Özellikle iki tarafın taraftarları ve tarafsızların değerlendirmelerini okuyorsunuz…
Bu arada bizim görüşlerimizi ve değerlendirmelerimizi merak edenler için sadece Üstadımızın görüşlerini ihtiva eden bir seçki ile bilgilenmek isteyenlere merhem olayım…
1- Öncelikle sunucu, sunma tekniğinde ve tarafsızlığında başarılı olmuştur. Soruları tevcihte ve tartışmayı yönlendirmede başarısız olmuştur. Seçimi tartışmak abestir; karar verilmiş, seçim oluyor. İstanbul Belediye Başkanı olacak olanlar tarihi konuşmalarını bu gibi gereksiz, sonuçsuz tartışmalarla geçirmemelidir.
2- Tartışanların iki tarafı, tartışma kuralları ve karşı tarafı dinleme hususlarında çok başarılı idiler ama muhteva bakımından sunucu kadar bile başarılı değillerdi. Sunucu eksik tarafını tamamlayabilirdi, özellikle Binali Yıldırım ciddi konuları dile getirebilirdi yahut İmamoğlu kabiliyetini gösterebilirdi ama sıradan ama medeni bir tartışma sergilediler.
3- Önce seçmene etki etmediler. Oy alan oyunu alacaktır. Şunu öğrendik ki sıradan belediye başkanları olacaklardır. Yapacakları bir yenilik yoktur ama tehlikeli bir anlayışları da yoktur. Yapacağımız sadece eski oylarımızı tekrar etmektir.

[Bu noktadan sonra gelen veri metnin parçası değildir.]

File: src/logic/ppc_pkg.sv
// Package for the port pin configuration block: offsets, resets, pin masks, carriers
package ppc_pkg;

  // ----------------------------------------------------------------
  // Register offsets within the I/O register space (chosen)
  // ----------------------------------------------------------------
  localparam logic [7:0] OFF_MODE_A  = 8'h02;
  localparam logic [7:0] OFF_MODE_B  = 8'h03;
  localparam logic [7:0] OFF_DIR_A   = 8'h04;
  localparam logic [7:0] OFF_DIR_B   = 8'h05;
  localparam logic [7:0] OFF_DIR_C   = 8'h12;
  localparam logic [7:0] OFF_DIR_D   = 8'h13;
  localparam logic [7:0] OFF_DRV_A   = 8'h06;
  localparam logic [7:0] OFF_DRV_B   = 8'h07;
  localparam logic [7:0] OFF_DRV_C   = 8'h16;
  localparam logic [7:0] OFF_DRV_D   = 8'h17;
  localparam logic [7:0] OFF_MEMMAP  = 8'h20;

  // ----------------------------------------------------------------
  // Reset values and field positions
  // ----------------------------------------------------------------
  localparam logic [7:0] CFG_RESET      = 8'h00;
  localparam int         MEMMAP_PIO_BIT = 7;
  localparam logic [7:0] READ_UNMAPPED  = 8'h00;

  // ----------------------------------------------------------------
  // Per-port pin capability masks
  // ----------------------------------------------------------------
  localparam logic [7:0] DIR_MASK_D   = 8'h06; // Port D has pins 2 and 1 only
  localparam logic [7:0] OD_MASK_AB   = 8'hF0; // Open drain on high nibble
  localparam logic [7:0] SLEW_MASK_AB = 8'h0F; // Slew on low nibble
  localparam logic [7:0] OD_MASK_C    = 8'hFF;
  localparam logic [7:0] SLEW_MASK_D  = 8'h06;
  localparam logic [7:0] BC_MASK_C    = 8'h9C; // Shared macrocells on pins 7,4,3,2
  localparam logic [7:0] JTAG_MASK_C  = 8'h00; // Parameter default in top

  // ----------------------------------------------------------------
  // Carriers
  // ----------------------------------------------------------------
  typedef struct packed {
    logic [7:0] outEn;     // Driver enable, 1 = driving
    logic [7:0] openDrain; // 1 = open drain driver
    logic [7:0] fastSlew;  // 1 = fast slew
    logic [7:0] dataOut;   // Level driven when enabled
  } ppc_pin_ctl_s;

  typedef struct packed {
    logic       sel;
    logic       wr;
    logic       rd;
    logic [7:0] addr;
    logic [7:0] wdata;
  } ppc_bus_req_s;

endpackage : ppc_pkg

File: src/logic/ppc_port_drive.sv
// One port's pin driver logic: output enable, source select, drive style
`timescale 1ns/1ps

module ppc_port_drive
  import ppc_pkg::*;
#(
  parameter logic [7:0] OD_MASK   = 8'h00,
  parameter logic [7:0] SLEW_MASK = 8'h00,
  parameter logic [7:0] PIN_MASK  = 8'hFF
) (
  // Configuration
  input  wire logic [7:0] modeSel,
  input  wire logic [7:0] dirReg,
  input  wire logic [7:0] driveSel,
  // Sources
  input  wire logic [7:0] oeTerm,
  input  wire logic [7:0] mcuData,
  input  wire logic [7:0] addrLatch,
  input  wire logic [7:0] plaData,
  input  wire logic [7:0] plaOwn,
  // Result
  output      ppc_pin_ctl_s pinCtl
);

  // ----------------------------------------------------------------
  // Combine configuration into pin controls, bit n acts on pin n
  // ----------------------------------------------------------------
  always_comb begin
    // OR of direction and oe term
    pinCtl.outEn     = (dirReg | oeTerm) & PIN_MASK;
    pinCtl.openDrain = driveSel & OD_MASK & PIN_MASK;
    pinCtl.fastSlew  = driveSel & SLEW_MASK & PIN_MASK;
    // mode bit picks address or MCU data
    pinCtl.dataOut   = (plaOwn & plaData)
                     | (~plaOwn & ((modeSel & addrLatch) | (~modeSel & mcuData)));
  end

endmodule // ppc_port_drive

File: src/logic/ppc_port_config.sv
// Top of the port pin configuration block: registers, bus access and pin drive
`timescale 1ns/1ps

module ppc_port_config
  import ppc_pkg::*;
#(
  parameter logic [7:0] JTAG_PINS_C = JTAG_MASK_C
) (
  // Clock and reset
  input  wire logic         sys_clk,
  input  wire logic         arst_n,
  // Register bus from the microcontroller
  input  wire ppc_bus_req_s busReq,
  output      logic [7:0]   busRdata,
  // Microcontroller sources
  input  wire logic [7:0]   addrLow,
  input  wire logic [7:0]   mcuDataA,
  input  wire logic [7:0]   mcuDataB,
  input  wire logic [7:0]   mcuDataC,
  input  wire logic [7:0]   mcuDataD,
  input  wire logic [7:0]   cpuBusOut,
  input  wire logic         cpuBusDrive,
  // Logic array sources
  input  wire logic [31:0]  oeTerms,
  input  wire logic [7:0]   abMacrocellOutput,
  input  wire logic [7:0]   abRouteA,
  input  wire logic [7:0]   abRouteB,
  input  wire logic [7:0]   bcMacrocellOutput,
  input  wire logic [7:0]   bcRouteB,
  input  wire logic [7:0]   bcRouteC,
  input  wire logic [7:0]   chipSelD,
  input  wire logic [7:0]   chipSelOwnD,
  // Pin controls
  output      ppc_pin_ctl_s pinA,
  output      ppc_pin_ctl_s pinB,
  output      ppc_pin_ctl_s pinC,
  output      ppc_pin_ctl_s pinD,
  output      logic         peripheralBufferEnable
);

  // Refuse a JTAG pin set that collides with the shared macrocell pins
  if ((JTAG_PINS_C & BC_MASK_C) != 8'h00) begin : g_bad_jtag_pins
    $error("JTAG pins overlap shared macrocell pins");
  end

  // ----------------------------------------------------------------
  // Configuration registers
  // ----------------------------------------------------------------
  logic [7:0] modeA, modeB;
  logic [7:0] dirA, dirB, dirC, dirD;
  logic [7:0] drvA, drvB, drvC, drvD;
  logic [7:0] memoryMapControl;
  logic       wrEn;

  assign wrEn = busReq.sel & busReq.wr;

  // Register writes at fixed offsets
  always_ff @(posedge sys_clk or negedge arst_n) begin
    if (!arst_n) begin
      modeA <= CFG_RESET;
      modeB <= CFG_RESET;
      dirA <= CFG_RESET;
      dirB <= CFG_RESET;
      dirC <= CFG_RESET;
      dirD <= CFG_RESET;
      drvA <= CFG_RESET;
      drvB <= CFG_RESET;
      drvC <= CFG_RESET;
      drvD <= CFG_RESET;
      memoryMapControl <= CFG_RESET;
    end else if (wrEn) begin
      if (busReq.addr == OFF_MODE_A) begin
        modeA <= busReq.wdata;
      end else if (busReq.addr == OFF_MODE_B) begin
        modeB <= busReq.wdata;
      end else if (busReq.addr == OFF_DIR_A) begin
        dirA <= busReq.wdata;
      end else if (busReq.addr == OFF_DIR_B) begin
        dirB <= busReq.wdata;
      end else if (busReq.addr == OFF_DIR_C) begin
        dirC <= busReq.wdata;
      end else if (busReq.addr == OFF_DIR_D) begin
        dirD <= busReq.wdata;
      end else if (busReq.addr == OFF_DRV_A) begin
        drvA <= busReq.wdata;
      end else if (busReq.addr == OFF_DRV_B) begin
        drvB <= busReq.wdata;
      end else if (busReq.addr == OFF_DRV_C) begin
        drvC <= busReq.wdata;
      end else if (busReq.addr == OFF_DRV_D) begin
        drvD <= busReq.wdata;
      end else if (busReq.addr == OFF_MEMMAP) begin
        memoryMapControl <= busReq.wdata;
      end
    end
  end

  // ----------------------------------------------------------------
  // Read back, registered one cycle after the read strobe
  // ----------------------------------------------------------------
  logic [7:0] next_busRdata;

  always_comb begin
    if (busReq.addr == OFF_MODE_A) begin
      next_busRdata = modeA;
    end else if (busReq.addr == OFF_MODE_B) begin
      next_busRdata = modeB;
    end else if (busReq.addr == OFF_DIR_A) begin
      next_busRdata = dirA;
    end else if (busReq.addr == OFF_DIR_B) begin
      next_busRdata = dirB;
    end else if (busReq.addr == OFF_DIR_C) begin
      next_busRdata = dirC;
    end else if (busReq.addr == OFF_DIR_D) begin
      next_busRdata = dirD;
    end else if (busReq.addr == OFF_DRV_A) begin
      next_busRdata = drvA;
    end else if (busReq.addr == OFF_DRV_B) begin
      next_busRdata = drvB;
    end else if (busReq.addr == OFF_DRV_C) begin
      next_busRdata = drvC;
    end else if (busReq.addr == OFF_DRV_D) begin
      next_busRdata = drvD;
    end else if (busReq.addr == OFF_MEMMAP) begin
      next_busRdata = memoryMapControl;
    end else begin
      next_busRdata = READ_UNMAPPED;
    end
  end

  always_ff @(posedge sys_clk or negedge arst_n) begin
    if (!arst_n) begin
      busRdata <= 8'h00;
    end else if (busReq.sel & busReq.rd) begin
      busRdata <= next_busRdata;
    end
  end

  // ----------------------------------------------------------------
  // Source selection per port
  // ----------------------------------------------------------------
  logic [7:0] plaDataA, plaOwnA, plaDataB, plaOwnB, plaOwnC;
  logic [7:0] bcOwnC, dirDActive, mcuA;
  logic       pioOn;

  // latched address byte maps low nibble a3-a0, high a7-a4
  // peripheral mode makes port A carry the MCU data bus
  assign pioOn    = memoryMapControl[MEMMAP_PIO_BIT];
  assign mcuA     = pioOn ? cpuBusOut : mcuDataA;
  assign plaOwnA  = pioOn ? 8'h00 : abRouteA;
  assign plaDataA = abMacrocellOutput;
  assign plaOwnB  = abRouteB | bcRouteB;
  assign plaDataB = (abRouteB & abMacrocellOutput) | (bcRouteB & bcMacrocellOutput);
  // shared macrocells only on allowed pins
  assign bcOwnC   = bcRouteC & BC_MASK_C;
  // JTAG pins excluded from port C logic ownership
  assign plaOwnC  = bcOwnC & ~JTAG_PINS_C;
  // only two direction bits reach port D
  assign dirDActive = dirD & DIR_MASK_D;

  ppc_pin_ctl_s ctlA, ctlB, ctlC, ctlD;
  logic [7:0]   oeA;

  // buffer drives only while the MCU bus drives
  assign oeA = pioOn ? {8{cpuBusDrive}} : oeTerms[7:0];

  ppc_port_drive #(.OD_MASK(OD_MASK_AB), .SLEW_MASK(SLEW_MASK_AB), .PIN_MASK(8'hFF)) uDrvA (
    .modeSel   (pioOn ? 8'h00 : modeA),
    .dirReg    (pioOn ? 8'h00 : dirA),
    .driveSel  (drvA),
    .oeTerm    (oeA),
    .mcuData   (mcuA),
    .addrLatch (addrLow),
    .plaData   (plaDataA),
    .plaOwn    (plaOwnA),
    .pinCtl    (ctlA)
  );

  ppc_port_drive #(.OD_MASK(OD_MASK_AB), .SLEW_MASK(SLEW_MASK_AB), .PIN_MASK(8'hFF)) uDrvB (
    .modeSel   (modeB),
    .dirReg    (dirB),
    .driveSel  (drvB),
    .oeTerm    (oeTerms[15:8]),
    .mcuData   (mcuDataB),
    .addrLatch (addrLow),
    .plaData   (plaDataB),
    .plaOwn    (plaOwnB),
    .pinCtl    (ctlB)
  );

  // port C has no mode register
  ppc_port_drive #(.OD_MASK(OD_MASK_C), .SLEW_MASK(8'h00), .PIN_MASK(~JTAG_PINS_C)) uDrvC (
    .modeSel   (8'h00),
    .dirReg    (dirC),
    .driveSel  (drvC),
    .oeTerm    (oeTerms[23:16]),
    .mcuData   (mcuDataC),
    .addrLatch (8'h00),
    .plaData   (bcMacrocellOutput),
    .plaOwn    (plaOwnC),
    .pinCtl    (ctlC)
  );

  // port D has no mode register
  ppc_port_drive #(.OD_MASK(8'h00), .SLEW_MASK(SLEW_MASK_D), .PIN_MASK(DIR_MASK_D)) uDrvD (
    .modeSel   (8'h00),
    .dirReg    (dirDActive),
    .driveSel  (drvD),
    .oeTerm    (oeTerms[31:24]),
    .mcuData   (mcuDataD),
    .addrLatch (8'h00),
    .plaData   (chipSelD),
    .plaOwn    (chipSelOwnD & DIR_MASK_D),
    .pinCtl    (ctlD)
  );

  // ----------------------------------------------------------------
  // Registered pin controls
  // ----------------------------------------------------------------
  always_ff @(posedge sys_clk or negedge arst_n) begin
    if (!arst_n) begin
      pinA <= '0;
      pinB <= '0;
      pinC <= '0;
      pinD <= '0;
      peripheralBufferEnable <= 1'b0;
    end else begin
      pinA <= ctlA;
      pinB <= ctlB;
      pinC <= ctlC;
      pinD <= ctlD;
      peripheralBufferEnable <= pioOn;
    end
  end

endmodule // ppc_port_config

File: config.mk
export PLATFORM = sky130hd
export DESIGN_NAME = ppc_port_config
export DESIGN_NICKNAME = d
export VERILOG_FILES = /design/src/logic/ppc_pkg.sv /design/src/logic/ppc_port_drive.sv /design/src/logic/ppc_port_config.sv
export SDC_FILE = /design/constraint.sdc
export NUM_CORES = 1
export LEC_CHECK = 0
export ABC_CLOCK_PERIOD_IN_PS = 1900
export BUFFER_PORTS_ARGS = -buffer_cell sky130_fd_sc_hd__buf_2
export CAP_MARGIN = 20
export CELL_PAD_IN_SITES_DETAIL_PLACEMENT = 2
export CELL_PAD_IN_SITES_GLOBAL_PLACEMENT = 2
export CORE_MARGIN = 1.5
export CORE_UTILIZATION = 29
export DETAILED_ROUTE_END_ITERATION = 12
export PLACE_DENSITY = 0.79
export SYNTH_ARGS = -nofsm -noshare
export SYNTH_HDL_FRONTEND = slang
export SYNTH_SLANG_ARGS = --single-unit
File: constraint.sdc
create_clock -name sys_clk -period 1.9 [get_ports sys_clk]
set_clock_uncertainty 0.15 [all_clocks]
set_input_delay 0.38 -clock sys_clk [delete_from_list [all_inputs] [get_ports sys_clk]]
set_output_delay 0.38 -clock sys_clk [all_outputs]
set_load 0.01 [all_outputs]
# Word-level counts from Yosys, hierarchy flattened
# Index checks and enable logic that the tools add are counted.
[word_totals]
reg_bits = 181
inputBits = 166
[op_classes]
n_eq_ne = 11
muxes = 16
bitwise_logic = 44
n_reduce_logical = 11
[op_table]
columns = ["operator", "n"]
rows = [
  ["$mux 8", 16],
  ["$and 8x8->8", 13],
  ["$or 8x8->8", 11],
  ["$not 8->8", 5],
  ["$eq 8x3->1 const B", 4],
  ["$eq 8x5->1 const B", 4],
  ["$eq 8x2->1 const B", 2],
  ["$reduce_and 12->1", 1],
  ["$reduce_and 11->1", 1],
  ["$not 1->1", 10],
  ["$reduce_and 10->1", 1],
  ["$reduce_and 9->1", 1],
  ["$and 3x8->8", 1],
  ["$eq 8x6->1 const B", 1],
  ["$not 3->8", 1],
  ["$reduce_and 8->1", 1],
  ["$reduce_and 7->1", 1],
  ["$reduce_and 6->1", 1],
  ["$reduce_and 5->1", 1],
  ["$reduce_and 4->1", 1],
  ["$or 3x3->3", 1],
  ["$reduce_and 3->1", 1],
  ["$and 1x1->1", 2],
  ["$reduce_and 2->1", 1],
]

# Longest topological paths before layout
# Gate-level depths: netlist (run 1).
[logic_depth]
depth_word = 12
mapped_depth = 7

# Cells and area by module
# Synthesis (run 1) repeated with hierarchy kept, for this count alone.
[unflattened]
cells_unflattened = 785
area_unflattened_um2 = 9745.6
[by_module_without_submodules]
columns = ["module", "instances", "cells_per_inst", "area_each_um2", "seq_area_each_um2"]
rows = [
  ["ppc_port_config", 1, 589, 8441.8, 5630.4],
  ["ppc_port_drive (uDrvA ...)", 3, 49, 324.1, 0.0],
  ["ppc_port_drive (uDrvD)", 1, 49, 331.6, 0.0],
]

# Worst setup path after synthesis (run 1)
# No wires, ideal clock.
[synth_timing]
path_type = "in2reg"
from = "input port busReq[15] (netlist name)"
to = "register drvD[7]"
setup_time_ns = 0.125
t_arrival_ns = 1.655
path_slack_ns = -0.030
cell_stages = 5
n_path_buf = 1
cell_sequence = "nor4b_2 buf_2 nand2_1 nor2_2 mux2_2"
[synth_between]
elab_chain_len = 3
[synth_lines]
columns = ["element", "line", "source"]
rows = [
  ["start: declaration", "ppc_port_config.sv:13", "input wire ppc_bus_req_s busReq,"],
  ["$eq 8x5->1 (tied with other cells)", "ppc_port_config.sv:88", "end else if (busReq.addr == OFF_DRV_C) begin"],
  ["$not 1->1 (no line)", "n/a", ""],
  ["$reduce_and 11->1 (no line) (*)", "n/a", ""],
  ["end signal: assignment", "ppc_port_config.sv:91", "drvD <= busReq.wdata;"],
  ["end: declaration", "ppc_port_config.sv:51", "logic [7:0] drvA, drvB, drvC, drvD;"],
]
# Mark *: on every way between the ends. The rest lies on a longest branch, timed or not.
# A chain may end at the register's enable or synchronous reset.

# Worst setup path in the final report (run 1)
[layout_timing]
from = "input port busReq[15] (netlist name)"
to = "register drvD[4]"
# Same word-level chain as after synthesis.

==> results of run 1 <==
==> area by class of cell <==
class                           count  area share [%]
Tap cell                          341            3.92
Multi-Input combinational cell    435            28.2
Clock buffer                       17            3.90
Inverter                            1          0.0345
Clock inverter                     15            1.53
Sequential cell                   181            41.6
Timing Repair Buffer              345            20.8
==> cells in the mapped netlist (3+ instances only) <==
library cell | instances | area (µm²)
a21oi_1 | 30 | 150
a221o_1 | 8 | 80.1
a22oi_1 | 4 | 30.0
and2_1 | 3 | 18.8
buf_1 | 5 | 18.8
buf_2 | 11 | 55.1
buf_4 | 44 | 330
clkbuf_1 | 23 | 86.3
dfrtp_1 | 181 | 4530
mux2_2 | 95 | 1070
mux2i_1 | 23 | 230
nand2_1 | 30 | 113
nand3_1 | 31 | 155
nand4_1 | 14 | 87.6
nor2_1 | 26 | 97.6
nor2_2 | 4 | 25.0
nor2b_1 | 3 | 18.8
nor3_1 | 21 | 105
o2111ai_1 | 8 | 70.1
o21ai_0 | 25 | 125
o22ai_1 | 11 | 68.8
o31ai_1 | 7 | 52.6
or2_2 | 18 | 113
==> cells by family (layout without fill, tap and decap cells) <==
| group | count (synthesis) | in the layout | share of synthesized area [%] |
|---|---|---|---|
| flip-flops | 181 | 181 | 57.2 |
| AND/OR/NAND/NOR | 170 | 170 | 11.9 |
| multiplexers | 118 | 118 | 16.4 |
| AO/OA/AOI/OAI | 103 | 103 | 8.26 |
| buffers and inverters | 84 | 378 | 6.24 |
| other | 1 | 44 | 0.0473 |
==> critical path, cell delays in order <==
cell	delay [ps]
buf_2	120
nor4b_2	290
buf_4	190
buf_4	120
nand2_1	80
nor2_2	430
mux2_2	400
==> stage by stage <==
step | TNS, ps | hold WS, ps | util [%] | cells
floorplan | -301 | -65.6 | - | 700
global placement | -18490 | 216 | 36.8 | 1264
detailed placement | -24780 | 219 | 36.8 | 1264
CTS | 0 | 0.562 | 40.5 | 1334
global route | -840 | 3.18 | 40.5 | 1335
finish | 0 | 12.0 | 40.5 | 1335
==> state kept, by name, indices dropped and copies added (netlist names) <==
name / flops
pinA: 24
pinB: 24
pinC: 24
pinD: 12
busRdata: 8
dirA: 8
dirB: 8
dirC: 8
dirD: 8
drvA: 8
drvB: 8
drvC: 8
drvD: 8
memoryMapControl: 8
modeA: 8
modeB: 8
peripheralBufferEnable: 1
==> report_power, final <==
part	total [µW]	internal (µW)	switching [µW]
clock	3630	1870	1760
sequential	4100	4010	90.3
combinational	1040	455	582
==> worst min path at each step <==
stage	start	endpoint	slack [ps]	cells past startpoint
finish	oeTerms[7]	pinA[31]	10	3
global route	oeTerms[7]	pinA[31]	3	3
CTS	mcuDataD[2]	pinD[2]	0.6	2
detailed placement	arst_n	pinC[6]	220	1
global placement	arst_n	pinC[6]	220	1
floorplan	arst_n	busRdata[0]	-70	0
==> placed cells by master, fill, tap and decap left out, types with 4 or more instances in the layout <==
cell type | Yosys | final
buf_2 | 11 | 235
dfrtp_1 | 181 | 181
mux2_2 | 95 | 95
buf_4 | 44 | 57
conb_1 | 1 | 44
dlygate4sd3_1 | 0 | 39
nand3_1 | 31 | 31
a21oi_1 | 30 | 30
nand2_1 | 30 | 29
nor2_1 | 26 | 25
o21ai_0 | 25 | 25
mux2i_1 | 23 | 23
nor3_1 | 21 | 21
or2_2 | 18 | 18
clkbuf_16 | 0 | 17
nand4_1 | 14 | 14
buf_12 | 0 | 13
o22ai_1 | 11 | 11
a221o_1 | 8 | 8
o31ai_1 | 7 | 7
o2111ai_1 | 8 | 7
nor2_2 | 4 | 5
a22oi_1 | 4 | 4
inv_8 | 0 | 4
==> per-layer routing <==
| layer | routed length [µm] | GRT usage (%) | vias to the layer above |
|---|---|---|---|
| met5 | 0 | 0 | - |
| li1 | - | - | 2917 |
| met2 | 15400 | 38.9 | 252 |
| met4 | 735 | 6.83 | 0 |
| met3 | 1350 | 4.28 | 51 |
| met1 | 11700 | 24.7 | 3405 |
==> what timing repair did <==
item,CTS,global route
setup endpoints to repair,0,27
resized for setup,0,3
endpoints found under the hold margin,78,1
hold buffers,38,1
==> results.yml, run 1 <==
status:
  status: "complete, no violations"
die:
  core_um2: 26900
  fp.dieArea_um2: 28300
  die_w_um: 168
  ios: 303
  start_util_pct: 29.5
  die_h_um: 168
  num_rows: 60
clock_network:
  cts_tree: "done"
  insertion_delay_ps: 450
  htreeDepth: 4
  cts_buffer_depth: 2
  cts_sinks: 181
  cts_setup_buffers: 0
  root_buffer: "clkbuf_16"
  cts_buffers: 17
  clkTransAtPathRegs_ps: 70
detailed_routing:
  drtIter0Drc: 304
  detailedRoute.firstPassIterationCount: 4
  viasPerCell: 4.96
  routed_wl_um: 29100
  drc: 0
  detail-route-antenna-nets: 0
  avgRoutedWirePerCell_um: 21.8
  vias: 6625
global_route:
  grt_pass1_vias: 7546
  grt_max_degree: 48
  antenna_found_initial: 0
  grt_pass1_wl_um: 45000
  grt_use_total_pct: 21.2
  grt.overflow.total: 0
yosys:
  synth_flop_cell: "dfrtp_1"
  syn-cell-area_um2: 7930
  ys_types: 47
  ys_seq_elements: 181
  synth-edff-count: 0
  synth_area_per_cell_um2: 12.1
  yosysWarnings: 0
  ys_seq_area_share_pct: 57.2
  synth_cells: 657
  async_reset_ff_share_pct: 100
min_path:
  holdCritPathClass: "in2reg"
final_layout:
  area_growth_pct: 37.5
  fin_nets: 1147
  diodes: 0
  drive_gt1_share_pct: 47.2
  register_area_um2: 4530
  fillers: 2873
  final_cell_area_um2: 10900
  multi_input_area_um2: 3080
power:
  p_total_uw: 8770
  p_leak_uw: 0.00536
  peakVddDrop_mv: 0.441
  powerDensity_nw_per_um2: 805
critical_path:
  critPathCapture: "drvD[4]"
  critPathLaunchType: "input port"
  timing.rr.end: "busRdata[6]"
  r2r_cells: 4
  startpoint: "busReq[15]"
  r2r-start: "modeB[6]"
  cp.arrival_ps: 2020
  critPathMaxFanout: 8
  crit_type: "in2reg"
  rrSetupSlack_ps: 320
  end_kind: "register"
  cp.required_ps: 2080
sta:
  fin_crit_ps: 1850
  fin_crit_sh_pct: 97.2
  hold_violations: 0
  setup_slack_ps: 52.5
  slew-limit-headroom_pct: 64.0
  tightest_slew_ps: 539
  finalSetupViolations: 0
  fmax_mhz: 541
  rsz0062_at_grt: "true"
  drv_slew: 0
place:
  post_dp_cell_area_um2: 9900
  io_buffers: 236
  place_hpwl_um: 20800
  pre_cts_slack_ps: -408
  routabilityCongestion: 0.811
job:
  drv_cap: 0
Power figures use the tool's default switching activity.
==> inputs of run 2 (changes only) <==
Settings changed: SETUP_SLACK_MARGIN set to 0.1.
==> run 2 against run 1 <==
Against the previous run: worst setup slack gained 81 ps; worst hold slack lost 5.6 ps; clock-buffer cell count grew 1; design area shrank 0.63%; maximum frequency grew 4.6%; register-to-register slack lost 120 ps; sequential power is essentially flat; flip-flop and latch count is the same; total power shrank 0.97%; non-clock buffer count shrank 8; via count is essentially flat; critical endpoint is now busRdata[5]; largest cell class unchanged.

4- Sunucuya (ve bu vesileyle bu gibi programları yapabilecek olanlara) bazı tavsiyelerimiz olacaktır: a) Her hafta dört saatlik böyle bir programı yapabilir (diğer televizyon kanalları da yapmalı). Ülkenin böyle bir programlara ihtiyacı vardır. Türkiye’yi batırmak isteyenler bu programları devre dışı yaptılar. Böyle bir programın devamını sağlamaya çalışsın. b) Halkın merak ettiği kişililerle böyle ikili programlar yapılsın. Halk o kişileri duymak ister. Bunlar kenara itilmiş kişilerdir; siyasiler, yazarlar, iş adamları... Örnek olarak bir zamanlar Besim Tibuk vardı, şimdi nerede? Tansu Çiller vardı, şimdi nerede? Kıvrıkoğlu, Başbuğ… Eski meşhurlar yeniden sahneye çıkarılmalıdır. Böylece seyirci bilgilendirilmiş olacaktır. c) Sunucu konuyu seçerken çok çalışmalıdır. Öncelikle seçilen konu geleceğe ışık tutacak bir konu olmalıdır. Örnek olarak ‘İstanbul Kanalı’ tartışılmalıdır, ‘şehir hastaneleri’ tartışılmalıdır, ‘yeni havaalanı’ tartışılmalıdır. Bunun için sunucu seyircilerin görüşlerine açık olmalıdır. Önce hangi konuların ele alınacağı hususu seyircilerin önerileri ile tespit edilmelidir. d) Seçtiği konuları ilan etmeli ve seyircilerden birer sayfalık soru önerileri isteyebilmelidir. Böylece sorular tespit edilmeli ve ilan edilmelidir. e) Tartışmacı olarak katılmak isteyenler sorulara kısa kısa cevap vermeli ve bu cevaplar yayınlanmalıdır. Sonra cevap verenler, kendi aralarında sıralama usulü ile birinci ve ikinciyi seçmelidirler. Telifte ve takdirde birinci gelenler tartışmalıdır. f) Diğer soru ve cevap önerileri ile katılanlar da dört saatlik programa katılabilmelidir. Sistem olarak iki saat konularını sunmak suretiyle konuşacaklar, iki saat da tartışacaklardır.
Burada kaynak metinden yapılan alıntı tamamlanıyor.